Abstract
Successful navigation by a moving observer requires rapid integration of visual depth information to construct a quickly updated 3D model of the environment. While unambiguous depth from motion parallax (MP) is generated with brief presentations (~30 msec), temporal properties for persistence and updating are unknown. Ten observers reported perceived depth (2AFC) upon viewing computer-generated random-dot MP stimuli. Stimulus presentation used a 120 Hz CRT with stimulus timing verified with an independent 20 MHz clock. MP stimuli made two oscillations, with each of the 4 lateral translations having the same duration (t). To maintain a consistent depth depiction, the direction of local stimulus dot movement reversed with each reversal in stimulus translation. Duration, t, was varied in two interleaved staircases, one for each initial direction of stimulus translation. Condition 1 confirmed that observers accurately recover unambiguous depth from MP with brief presentations (t = 34msec). Condition 2 found that observers require a longer duration (t = 93msec) to determine whether the last stimulus translation depicted MP depth, or was flat (no local dot movements). Condition 3 introduced a blank delay (duration = t) before the last translation in which observers made the same depth/no depth discrimination, which reduced the necessary presentation duration (t = 76msec).

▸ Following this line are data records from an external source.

<file path="src/dspc_pkg.sv">
// constants for the dsp output and self-test configuration bank
package dspc_pkg;

  // ----------------------------------------------------------------
  // register indices and apb byte addresses
  // ----------------------------------------------------------------
  localparam int          ADDR_W       = 12;
  localparam logic [7:0]  IDX_SLOT_CFG = 8'h42;
  localparam logic [7:0]  IDX_PIN_CFG  = 8'h43;
  localparam logic [7:0]  IDX_ST_CFG   = 8'h44;
  localparam logic [11:0] ADDR_SLOT    = {2'b00, IDX_SLOT_CFG, 2'b00};
  localparam logic [11:0] ADDR_PIN     = {2'b00, IDX_PIN_CFG, 2'b00};
  localparam logic [11:0] ADDR_ST      = {2'b00, IDX_ST_CFG, 2'b00};
  localparam logic [11:0] ADDR_RES0    = 12'h200;
  localparam logic [11:0] ADDR_RES1    = 12'h204;
  localparam logic [11:0] ADDR_STAT    = 12'h208;

  // ----------------------------------------------------------------
  // reset values and field positions
  // ----------------------------------------------------------------
  localparam logic [7:0]  SLOT_CFG_RST = 8'h00;
  localparam logic [7:0]  PIN_CFG_RST  = 8'h00;
  localparam logic [7:0]  ST_CFG_RST   = 8'h00;
  localparam int          PIN_MODE_BIT = 2;
  localparam int          ST_SEL_MSB   = 7;
  localparam int          ST_SEL_LSB   = 4;
  localparam int          ST_RSV_MSB   = 3;
  localparam int          SLOT1_MSB    = 3;
  localparam int          SLOT1_LSB    = 2;
  localparam int          STAT_ERR_BIT = 0;
  localparam int          STAT_PIN_BIT = 1;

  // ----------------------------------------------------------------
  // select codes and fixed patterns
  // ----------------------------------------------------------------
  localparam logic [3:0]  ST_NORMAL    = 4'h0;
  localparam logic [3:0]  ST_CM_VERIFY = 4'h1;
  localparam logic [1:0]  ST_GRP_PAT   = 2'b01;
  localparam logic [1:0]  ST_GRP_DST   = 2'b11;
  localparam logic [1:0]  SRC_PABS     = 2'b01;
  localparam logic [1:0]  SRC_TEMP     = 2'b11;
  localparam logic [15:0] PAT_0        = 16'h0000;
  localparam logic [15:0] PAT_1        = 16'hAAAA;
  localparam logic [15:0] PAT_2        = 16'h5555;
  localparam logic [15:0] PAT_3        = 16'hFFFF;

endpackage

</file>
<file path="src/dspc_array_check.sv">
// parity guard over the configuration bits covered by array error detection
`timescale 1ns/100ps
`default_nettype none
module dspc_array_check #(
  parameter int WIDTH = 12
) (
  input  wire logic             clk,
  input  wire logic             rst,
  input  wire logic             load,
  input  wire logic [WIDTH-1:0] nextBits,
  input  wire logic [WIDTH-1:0] curBits,
  output logic                  mismatch
);
  typedef struct packed {
    logic parity;
  } dspc_chk_t;

  dspc_chk_t st;
  dspc_chk_t next_st;

  // parity is captured with the very word written, so a legal write never trips it
  always_comb begin
    next_st = st;
    if (load) begin
      next_st.parity = ^nextBits;
    end
    mismatch = (^curBits) != st.parity;
  end

  always_ff @(posedge clk or posedge rst) begin
    if (rst) begin
      st <= '0;
    end else begin
      st <= next_st;
    end
  end
endmodule
`default_nettype wire

</file>
<file path="src/dspc_result_mux.sv">
// chooses what each result slot receives for the current test-function select
`timescale 1ns/100ps
`default_nettype none
module dspc_result_mux import dspc_pkg::*; #(
  parameter int RES_W = 16
) (
  input  wire logic [3:0]       testSel,
  input  wire logic [1:0]       slot1Src,
  input  wire logic [RES_W-1:0] pressureIn,
  input  wire logic [RES_W-1:0] tempIn,
  input  wire logic [RES_W-1:0] selfTestData,
  output logic [2*RES_W-1:0]    slotVal,
  output logic                  inhibit,
  output logic                  loadOk
);
  logic [RES_W-1:0] pattern;

  always_comb begin
    case (testSel[1:0])
      2'd0:    pattern = RES_W'(PAT_0);
      2'd1:    pattern = RES_W'(PAT_1);
      2'd2:    pattern = RES_W'(PAT_2);
      default: pattern = RES_W'(PAT_3);
    endcase
    inhibit = testSel[3:2] == ST_GRP_PAT;
    // reserved codes leave the slots untouched
    loadOk  = testSel == ST_NORMAL || testSel == ST_CM_VERIFY
              || testSel[3:2] == ST_GRP_DST;
  end

  for (genvar i = 0; i < 2; i++) begin : g_slot
    logic [RES_W-1:0] src;
    always_comb begin
      if (i == 1 && slot1Src == SRC_TEMP) begin
        src = tempIn;
      end else begin
        src = pressureIn;
      end
      if (testSel[3:2] == ST_GRP_PAT) begin
        slotVal[i*RES_W +: RES_W] = pattern;
      end else if (testSel[3:2] == ST_GRP_DST) begin
        slotVal[i*RES_W +: RES_W] = selfTestData;
      end else begin
        slotVal[i*RES_W +: RES_W] = src;
      end
    end
  end
endmodule
`default_nettype wire

</file>
<file path="src/dspc_config_bank.sv">
// apb register bank for interrupt pin drive mode and self-test result selection
//
// Behaviour
// - An 8-bit read/write pin configuration register sits at index 43h, bit 2 is the drive mode, all bits reset to 0.
// - Drive mode 0 gives an active-high interrupt with pull-down, mode 1 an active-low one with pull-up.
// - The pin and self-test registers are guarded by the array error check, except the test select field; the slot register is not.
// - An 8-bit read/write self-test register sits at index 44h, bits 7:4 select the test, all bits reset to 0.
// - Writes to the test select field never raise an array error.
// - Select 0000 loads normal 16-bit pressure results.
// - Select 0001 runs the common-mode check while still loading 16-bit pressure results.
// - Selects 0100 to 0111 block processor writes and show 0000h, AAAAh, 5555h and FFFFh.
// - Selects 1100 to 1111 run digital self-test 0 to 3 and load its output instead of sensor data.
// - The slot 1 source select picks pressure for 01 and temperature for 11.
`timescale 1ns/100ps
`default_nettype none
module dspc_config_bank import dspc_pkg::*; #(
  parameter int RES_W = 16
) (
  input  wire logic              clk,
  input  wire logic              rst,
  input  wire logic              psel,
  input  wire logic              penable,
  input  wire logic              pwrite,
  input  wire logic [ADDR_W-1:0] paddr,
  input  wire logic [31:0]       pwdata,
  input  wire logic [3:0]        pstrb,
  output logic [31:0]            prdata,
  output logic                   pready,
  output logic                   pslverr,
  input  wire logic              dspValid,
  input  wire logic [RES_W-1:0]  pressureIn,
  input  wire logic [RES_W-1:0]  tempIn,
  input  wire logic [RES_W-1:0]  selfTestData,
  input  wire logic              intReq,
  input  wire logic              intPinIn,
  output logic                   intPinOut,
  output logic                   intPinOe,
  output logic                   pullUpEn,
  output logic                   pullDownEn,
  output logic                   cmVerifyEn,
  output logic                   selfTestEn,
  output logic [1:0]             selfTestIdx,
  output logic [RES_W-1:0]       resultSlot0,
  output logic [RES_W-1:0]       resultSlot1,
  output logic                   arrayErr
);
  // ----------------------------------------------------------------
  // state
  // ----------------------------------------------------------------
  typedef enum logic [1:0] {
    BUS_IDLE   = 2'b01,
    BUS_ACCESS = 2'b10
  } dspc_bus_t;

  typedef struct packed {
    dspc_bus_t        bus;
    logic             pready;
    logic             pslverr;
    logic [31:0]      prdata;
    logic [7:0]       slotCfg;
    logic [7:0]       pinCfg;
    logic [7:0]       stCfg;
    logic             arrayErr;
    logic             pinLevel;
    logic             intPinOut;
    logic             intPinOe;
    logic             pullUpEn;
    logic             pullDownEn;
    logic             cmVerifyEn;
    logic             selfTestEn;
    logic [1:0]       selfTestIdx;
    logic [RES_W-1:0] res0;
    logic [RES_W-1:0] res1;
  } dspc_state_t;

  localparam dspc_state_t STATE_RST = '{
    bus:        BUS_IDLE,
    pready:     1'b0,
    pslverr:    1'b0,
    prdata:     32'h0000_0000,
    slotCfg:    SLOT_CFG_RST,
    pinCfg:     PIN_CFG_RST,
    stCfg:      ST_CFG_RST,
    arrayErr:   1'b0,
    pinLevel:   1'b0,
    intPinOut:  1'b1,
    intPinOe:   1'b0,
    pullUpEn:   1'b0,
    pullDownEn: 1'b1,
    cmVerifyEn: 1'b0,
    selfTestEn: 1'b0,
    selfTestIdx: 2'b00,
    res0:       '0,
    res1:       '0
  };

  dspc_state_t          st;
  dspc_state_t          next_st;
  logic                 setup;
  logic                 wrEn;
  logic                 mapped;
  logic [31:0]          readVal;
  logic [3:0]           testSel;
  logic [2*RES_W-1:0]   slotVal;
  logic                 inhibit;
  logic                 loadOk;
  logic                 chkLoad;
  logic                 chkErr;
  logic [11:0]          chkNext;
  logic [11:0]          chkCur;

  assign testSel = st.stCfg[ST_SEL_MSB:ST_SEL_LSB];
  // test select bits are left out of the guarded vector
  assign chkCur  = {st.pinCfg, st.stCfg[ST_RSV_MSB:0]};
  assign chkNext = {next_st.pinCfg, next_st.stCfg[ST_RSV_MSB:0]};

  // ----------------------------------------------------------------
  // helpers
  // ----------------------------------------------------------------
  dspc_result_mux #(
    .RES_W        (RES_W)
  ) u_mux (
    .testSel      (testSel),
    .slot1Src     (st.slotCfg[SLOT1_MSB:SLOT1_LSB]),
    .pressureIn   (pressureIn),
    .tempIn       (tempIn),
    .selfTestData (selfTestData),
    .slotVal      (slotVal),
    .inhibit      (inhibit),
    .loadOk       (loadOk)
  );

  dspc_array_check #(
    .WIDTH    (12)
  ) u_chk (
    .clk      (clk),
    .rst      (rst),
    .load     (chkLoad),
    .nextBits (chkNext),
    .curBits  (chkCur),
    .mismatch (chkErr)
  );

  // ----------------------------------------------------------------
  // next state
  // ----------------------------------------------------------------
  always_comb begin
    next_st = st;
    setup   = psel & ~penable;
    wrEn    = psel & penable & pwrite & st.pready & (st.bus == BUS_ACCESS);
    mapped  = 1'b1;
    readVal = 32'h0000_0000;
    case (paddr)
      ADDR_SLOT: readVal = {24'h000000, st.slotCfg};
      ADDR_PIN:  readVal = {24'h000000, st.pinCfg};
      ADDR_ST:   readVal = {24'h000000, st.stCfg};
      ADDR_RES0: readVal = {{(32-RES_W){1'b0}}, st.res0};
      ADDR_RES1: readVal = {{(32-RES_W){1'b0}}, st.res1};
      ADDR_STAT: readVal = {30'h0000_0000, st.pinLevel, st.arrayErr};
      default:   mapped  = 1'b0;
    endcase
    // one wait-free access phase: answer is prepared during setup
    next_st.bus     = setup ? BUS_ACCESS : BUS_IDLE;
    next_st.pready  = setup;
    next_st.pslverr = setup & ~mapped;
    next_st.prdata  = (setup & ~pwrite & mapped) ? readVal : 32'h0000_0000;
    chkLoad = 1'b0;
    if (wrEn & pstrb[0]) begin
      case (paddr)
        ADDR_SLOT: next_st.slotCfg = pwdata[7:0];
        ADDR_PIN: begin
          next_st.pinCfg = pwdata[7:0];
          chkLoad        = 1'b1;
        end
        ADDR_ST: begin
          next_st.stCfg = pwdata[7:0];
          chkLoad       = 1'b1;
        end
        default: chkLoad = 1'b0;
      endcase
    end
    // new error wins over a write-one clear in the same cycle
    if (chkErr) begin
      next_st.arrayErr = 1'b1;
    end else if (wrEn & pstrb[0] & (paddr == ADDR_STAT) & pwdata[STAT_ERR_BIT]) begin
      next_st.arrayErr = 1'b0;
    end
    next_st.pinLevel   = intPinIn;
    // open drain: only the active level is driven, the pull holds the idle level
    next_st.intPinOe   = intReq;
    next_st.intPinOut  = ~st.pinCfg[PIN_MODE_BIT];
    next_st.pullUpEn   = st.pinCfg[PIN_MODE_BIT];
    next_st.pullDownEn = ~st.pinCfg[PIN_MODE_BIT];
    next_st.cmVerifyEn = testSel == ST_CM_VERIFY;
    next_st.selfTestEn = testSel[3:2] == ST_GRP_DST;
    next_st.selfTestIdx = testSel[1:0];
    if (inhibit || (dspValid && loadOk)) begin
      next_st.res0 = slotVal[RES_W-1:0];
      next_st.res1 = slotVal[2*RES_W-1:RES_W];
    end
  end

  always_ff @(posedge clk or posedge rst) begin
    if (rst) begin
      st <= STATE_RST;
    end else begin
      st <= next_st;
    end
  end

  // ----------------------------------------------------------------
  // outputs
  // ----------------------------------------------------------------
  assign prdata      = st.prdata;
  assign pready      = st.pready;
  assign pslverr     = st.pslverr;
  assign intPinOut   = st.intPinOut;
  assign intPinOe    = st.intPinOe;
  assign pullUpEn    = st.pullUpEn;
  assign pullDownEn  = st.pullDownEn;
  assign cmVerifyEn  = st.cmVerifyEn;
  assign selfTestEn  = st.selfTestEn;
  assign selfTestIdx = st.selfTestIdx;
  assign resultSlot0 = st.res0;
  assign resultSlot1 = st.res1;
  assign arrayErr    = st.arrayErr;

  // ----------------------------------------------------------------
  // checks
  // ----------------------------------------------------------------
  pin_cfg_write_a: assert property (
    @(posedge clk) disable iff (rst)
    (wrEn && pstrb[0] && paddr == ADDR_PIN)
      |=> (st.pinCfg == $past(pwdata[7:0])) ##1 (pullUpEn == st.pinCfg[PIN_MODE_BIT]))
    else $error("pin config write not stored");

  pin_cfg_read_a: assert property (
    @(posedge clk) disable iff (rst)
    (psel && !penable && !pwrite && paddr == ADDR_PIN)
      |=> pready && prdata == {24'h000000, $past(st.pinCfg)})
    else $error("pin config read wrong");

  pin_drive_mode_a: assert property (
    @(posedge clk) disable iff (rst)
    ##1 (intPinOut == ~$past(st.pinCfg[PIN_MODE_BIT])) && (pullUpEn != pullDownEn)
      && (intPinOe == $past(intReq)))
    else $error("interrupt pin drive does not follow mode bit");

  array_err_set_a: assert property (
    @(posedge clk) disable iff (rst)
    chkErr |=> arrayErr [*2])
    else $error("array error flag not held after mismatch");

  st_cfg_write_a: assert property (
    @(posedge clk) disable iff (rst)
    (wrEn && pstrb[0] && paddr == ADDR_ST) |=> st.stCfg == $past(pwdata[7:0]))
    else $error("self-test config write not stored");

  st_sel_no_err_a: assert property (
    @(posedge clk) disable iff (rst)
    (wrEn && pstrb[0] && paddr == ADDR_ST && !chkErr
      && pwdata[ST_RSV_MSB:0] == st.stCfg[ST_RSV_MSB:0]) |=> !chkErr)
    else $error("select field change raised array error");

  normal_load_a: assert property (
    @(posedge clk) disable iff (rst)
    (testSel == ST_NORMAL && dspValid) |=> resultSlot0 == $past(pressureIn))
    else $error("pressure not loaded in normal mode");

  cm_verify_a: assert property (
    @(posedge clk) disable iff (rst)
    (testSel == ST_CM_VERIFY && dspValid)
      |=> cmVerifyEn && resultSlot0 == $past(pressureIn))
    else $error("common-mode check mode wrong");

  cm_verify_off_a: assert property (
    @(posedge clk) disable iff (rst)
    (testSel != ST_CM_VERIFY) |=> !cmVerifyEn)
    else $error("common-mode check enabled outside its select");

  pattern_fill_a: assert property (
    @(posedge clk) disable iff (rst)
    (testSel == 4'h5 && $stable(testSel)) |=> resultSlot0 == 16'hAAAA && resultSlot1 == 16'hAAAA)
    else $error("test pattern not shown");

  pattern_ones_a: assert property (
    @(posedge clk) disable iff (rst)
    (testSel == 4'h7 && $stable(testSel))
      |=> resultSlot0 == 16'hFFFF && resultSlot1 == 16'hFFFF)
    else $error("all-ones pattern not shown");

  self_test_load_a: assert property (
    @(posedge clk) disable iff (rst)
    (testSel[3:2] == ST_GRP_DST && dspValid)
      |=> selfTestEn && resultSlot0 == $past(selfTestData)
          && selfTestIdx == $past(testSel[1:0]))
    else $error("self-test output not loaded");

  self_test_off_a: assert property (
    @(posedge clk) disable iff (rst)
    (testSel[3:2] != ST_GRP_DST) |=> !selfTestEn)
    else $error("self-test enabled outside self-test selects");

  slot1_temp_a: assert property (
    @(posedge clk) disable iff (rst)
    (testSel == ST_NORMAL && dspValid && st.slotCfg[SLOT1_MSB:SLOT1_LSB] == SRC_TEMP)
      |=> resultSlot1 == $past(tempIn))
    else $error("slot 1 temperature not loaded");
endmodule
`default_nettype wire

</file>
<file path="config.mk">
export PLATFORM = sky130hd
export DESIGN_NAME = dspc_config_bank
export DESIGN_NICKNAME = d
export VERILOG_FILES = /design/src/dspc_pkg.sv /design/src/dspc_array_check.sv /design/src/dspc_result_mux.sv /design/src/dspc_config_bank.sv
export SDC_FILE = /design/constraint.sdc
export NUM_CORES = 1
export LEC_CHECK = 0
export BUFFER_PORTS_ARGS = -buffer_cell sky130_fd_sc_hd__buf_4
export CORE_UTILIZATION = 30
export CTS_BUF_LIST = sky130_fd_sc_hd__clkbuf_4 sky130_fd_sc_hd__clkbuf_8
export DETAILED_ROUTE_END_ITERATION = 8
export SKIP_CTS_REPAIR_TIMING = 1
export SLEW_MARGIN = 20
export SYNTH_ARGS = -nofsm -noshare
export SYNTH_HDL_FRONTEND = slang
export SYNTH_HIERARCHICAL = 1
export SYNTH_SLANG_ARGS = --single-unit
</file>
<file path="constraint.sdc">
create_clock -name clk -period 6.95 [get_ports clk]
set_clock_uncertainty 0.2 [all_clocks]
set_input_delay 0.3475 -clock clk [delete_from_list [all_inputs] [get_ports clk]]
set_output_delay 0.3475 -clock clk [all_outputs]
set_load 0.02 [all_outputs]
</file>
# Word-level counts from Yosys, hierarchy flattened
# Cells that the tools add are included.
[totals]
register_bits = 102
[classes]
n_eq_ne = 14
muxes = 17
bitwise = 15
reduce_logical = 13
[op_table]
columns = ["operator", "n"]
rows = [
  ["16-bit two-way mux", 6],
  ["16-bit one-hot mux with 6 select lines", 1],
  ["16-bit one-hot mux with 3 select lines", 1],
  ["12-bit by 10-bit equality test with 1-bit output (second input constant)", 3],
  ["12-bit by 9-bit equality test with 1-bit output (second input constant)", 3],
  ["32-bit two-way mux", 1],
  ["12-bit XOR reduction", 2],
  ["8-bit two-way mux", 2],
  ["1-bit bitwise AND", 11],
  ["2-bit equality test (second input constant)", 4],
  ["6-bit OR reduction", 1],
  ["1-bit two-way mux", 5],
  ["2-bit by 1-bit equality test with 1-bit output (second input constant)", 2],
  ["4-bit by 1-bit equality test with 1-bit output (second input constant)", 1],
  ["4-bit zero test", 1],
  ["1-bit inverter", 4],
  ["2-bit AND reduction", 2],
  ["1-bit logical OR", 3],
  ["2-bit zero test", 1],
  ["2-bit two-way mux", 1],
  ["2-bit nonzero test", 1],
  ["2-bit OR reduction", 1],
  ["1-bit logical AND", 1],
  ["1-bit != test", 1],
]

# Depth between registers and ports, before layout
[logic_depth]
word_depth = 9
ltp_mapped = 9
depth_no_buf = 8

# By module
# Netlist, hierarchy kept.
[modules_own_cells]
columns = ["mod", "n_inst", "cells_each", "area_each_um2", "seq_area_each_um2"]
rows = [
  ["dspc_config_bank", 1, 366, 4179.0, 2104.5],
  ["dspc_result_mux", 1, 98, 609.3, 0.0],
  ["dspc_array_check", 1, 26, 251.5, 25.0],
]

# Worst setup path after synthesis
# No wires, ideal clock.
[synth_timing]
path_type = "input-to-reg"
startpoint = "input port paddr[1]"
endpoint = "register u_chk.st"
setup_ps = 77
arrival_time_ps = 2618
path_slack_ps = 4055
cell_stages = 8
path_buffers = 0
path_cell_list = "or4_4 nor4_4 nand3_2 mux2_2 xnor2_1 xnor2_1 xnor3_1 a21oi_1"
[synth_between]
elab_chain_cells = 4
[synth_lines]
columns = ["item", "line_no", "source"]
rows = [
  ["start: declaration", "dspc_config_bank.sv:24", "input wire logic [ADDR_W-1:0] paddr,"],
  ["12-bit by 9-bit equality test with 1-bit output", "dspc_config_bank.sv:169", "case (paddr)"],
  ["8-bit two-way mux", "dspc_config_bank.sv:169", ""],
  ["16-bit two-way mux", "dspc_config_bank.sv:168", "if (wrEn & pstrb[0]) begin"],
  ["via chkNext[1]", "dspc_config_bank.sv:109", "logic [11:0] chkNext;"],
  ["12-bit XOR reduction", "dspc_array_check.sv:25", "next_st.parity = ^nextBits;"],
  ["end signal: assignment", "dspc_array_check.sv:34", "st <= next_st;"],
  ["end: declaration", "dspc_array_check.sv:18", "dspc_chk_t st;"],
]
# The timed path passes the listed nets, and every way through them passes these cells.
# A chain may end at the register's enable or synchronous reset.

# Worst setup path in the final report
# Ends and elaborated chain as after synthesis.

Condition 4 revealed that the discrimination of an MP depth reversal during the last stimulus translation requires a brief (t = 47msec) presentation. These results suggest that depth from MP can be recovered and updated in very brief temporal intervals, which is likely a useful property for an observer who is often shifting gaze during translation through a cluttered environment. However, these internal depth models appear to persist for much longer in the absence of depth information, which is perhaps useful in the maintenance of a consistent depth interpretation during blinks or brief obstructions of fixation.
Meeting abstract presented at VSS 2018